--- The records Enclosed Below ---

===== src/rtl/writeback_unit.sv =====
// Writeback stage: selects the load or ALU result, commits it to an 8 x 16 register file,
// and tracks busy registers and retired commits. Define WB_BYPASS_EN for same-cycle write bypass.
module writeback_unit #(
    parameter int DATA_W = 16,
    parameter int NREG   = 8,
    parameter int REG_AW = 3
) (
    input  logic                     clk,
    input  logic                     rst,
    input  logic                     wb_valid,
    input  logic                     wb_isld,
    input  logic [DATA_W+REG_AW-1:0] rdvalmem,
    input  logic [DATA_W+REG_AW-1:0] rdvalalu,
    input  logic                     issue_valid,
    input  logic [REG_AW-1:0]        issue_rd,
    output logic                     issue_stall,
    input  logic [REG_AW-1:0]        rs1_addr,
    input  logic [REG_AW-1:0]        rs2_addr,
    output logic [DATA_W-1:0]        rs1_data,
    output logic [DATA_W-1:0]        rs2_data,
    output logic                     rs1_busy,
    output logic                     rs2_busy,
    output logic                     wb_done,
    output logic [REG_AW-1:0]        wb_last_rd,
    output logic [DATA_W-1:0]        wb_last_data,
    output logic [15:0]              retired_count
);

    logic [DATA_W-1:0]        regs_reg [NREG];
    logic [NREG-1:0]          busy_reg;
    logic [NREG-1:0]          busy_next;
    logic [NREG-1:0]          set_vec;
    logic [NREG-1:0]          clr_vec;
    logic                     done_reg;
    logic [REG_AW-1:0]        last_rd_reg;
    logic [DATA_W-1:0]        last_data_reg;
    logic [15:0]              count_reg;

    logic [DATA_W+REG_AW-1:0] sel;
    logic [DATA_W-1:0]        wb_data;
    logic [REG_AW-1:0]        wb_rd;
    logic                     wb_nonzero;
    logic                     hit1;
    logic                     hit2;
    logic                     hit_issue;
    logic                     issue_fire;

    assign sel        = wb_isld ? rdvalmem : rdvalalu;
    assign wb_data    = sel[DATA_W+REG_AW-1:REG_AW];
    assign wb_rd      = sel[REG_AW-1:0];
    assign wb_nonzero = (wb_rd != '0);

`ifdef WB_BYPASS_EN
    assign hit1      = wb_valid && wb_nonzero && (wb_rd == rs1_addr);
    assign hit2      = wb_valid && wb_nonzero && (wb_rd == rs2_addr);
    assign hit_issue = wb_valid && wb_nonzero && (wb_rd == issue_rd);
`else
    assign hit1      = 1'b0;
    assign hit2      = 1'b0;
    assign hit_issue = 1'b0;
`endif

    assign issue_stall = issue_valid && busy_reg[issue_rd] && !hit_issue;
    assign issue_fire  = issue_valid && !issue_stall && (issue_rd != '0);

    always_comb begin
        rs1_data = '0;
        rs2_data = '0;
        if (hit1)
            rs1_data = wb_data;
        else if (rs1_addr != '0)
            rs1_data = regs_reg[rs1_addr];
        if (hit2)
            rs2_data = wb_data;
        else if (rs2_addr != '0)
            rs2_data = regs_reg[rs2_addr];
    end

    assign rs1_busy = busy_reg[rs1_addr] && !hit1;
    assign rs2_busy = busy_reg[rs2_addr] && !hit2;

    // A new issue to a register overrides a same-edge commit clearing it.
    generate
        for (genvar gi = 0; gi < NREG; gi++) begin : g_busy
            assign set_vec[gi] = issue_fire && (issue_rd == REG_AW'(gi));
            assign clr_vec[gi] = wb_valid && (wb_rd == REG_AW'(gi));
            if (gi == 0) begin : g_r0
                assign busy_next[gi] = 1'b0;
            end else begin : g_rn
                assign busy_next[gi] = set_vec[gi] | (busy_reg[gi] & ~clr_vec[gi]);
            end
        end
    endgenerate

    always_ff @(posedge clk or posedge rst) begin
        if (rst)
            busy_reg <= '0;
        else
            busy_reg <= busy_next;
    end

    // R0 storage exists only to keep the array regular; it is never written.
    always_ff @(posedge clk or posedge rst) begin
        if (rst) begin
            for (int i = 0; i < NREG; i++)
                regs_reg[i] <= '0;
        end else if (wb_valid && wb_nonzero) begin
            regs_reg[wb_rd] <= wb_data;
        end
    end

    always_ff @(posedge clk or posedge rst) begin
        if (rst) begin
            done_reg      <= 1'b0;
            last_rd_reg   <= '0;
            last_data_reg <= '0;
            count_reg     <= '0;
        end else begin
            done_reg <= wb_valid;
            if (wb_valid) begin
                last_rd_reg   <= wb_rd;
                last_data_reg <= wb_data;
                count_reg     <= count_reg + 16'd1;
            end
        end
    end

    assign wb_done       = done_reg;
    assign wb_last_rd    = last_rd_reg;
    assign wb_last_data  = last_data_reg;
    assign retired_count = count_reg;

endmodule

--- End of Enclosed The records ---

Above are some lines. Repeat exactly, and only, those from the line that has "output logic [REG_AW-1:0]" through the line that has "always_comb begin".

    output logic [REG_AW-1:0]        wb_last_rd,
    output logic [DATA_W-1:0]        wb_last_data,
    output logic [15:0]              retired_count
);

    logic [DATA_W-1:0]        regs_reg [NREG];
    logic [NREG-1:0]          busy_reg;
    logic [NREG-1:0]          busy_next;
    logic [NREG-1:0]          set_vec;
    logic [NREG-1:0]          clr_vec;
    logic                     done_reg;
    logic [REG_AW-1:0]        last_rd_reg;
    logic [DATA_W-1:0]        last_data_reg;
    logic [15:0]              count_reg;

    logic [DATA_W+REG_AW-1:0] sel;
    logic [DATA_W-1:0]        wb_data;
    logic [REG_AW-1:0]        wb_rd;
    logic                     wb_nonzero;
    logic                     hit1;
    logic                     hit2;
    logic                     hit_issue;
    logic                     issue_fire;

    assign sel        = wb_isld ? rdvalmem : rdvalalu;
    assign wb_data    = sel[DATA_W+REG_AW-1:REG_AW];
    assign wb_rd      = sel[REG_AW-1:0];
    assign wb_nonzero = (wb_rd != '0);

`ifdef WB_BYPASS_EN
    assign hit1      = wb_valid && wb_nonzero && (wb_rd == rs1_addr);
    assign hit2      = wb_valid && wb_nonzero && (wb_rd == rs2_addr);
    assign hit_issue = wb_valid && wb_nonzero && (wb_rd == issue_rd);
`else
    assign hit1      = 1'b0;
    assign hit2      = 1'b0;
    assign hit_issue = 1'b0;
`endif

    assign issue_stall = issue_valid && busy_reg[issue_rd] && !hit_issue;
    assign issue_fire  = issue_valid && !issue_stall && (issue_rd != '0);

    always_comb begin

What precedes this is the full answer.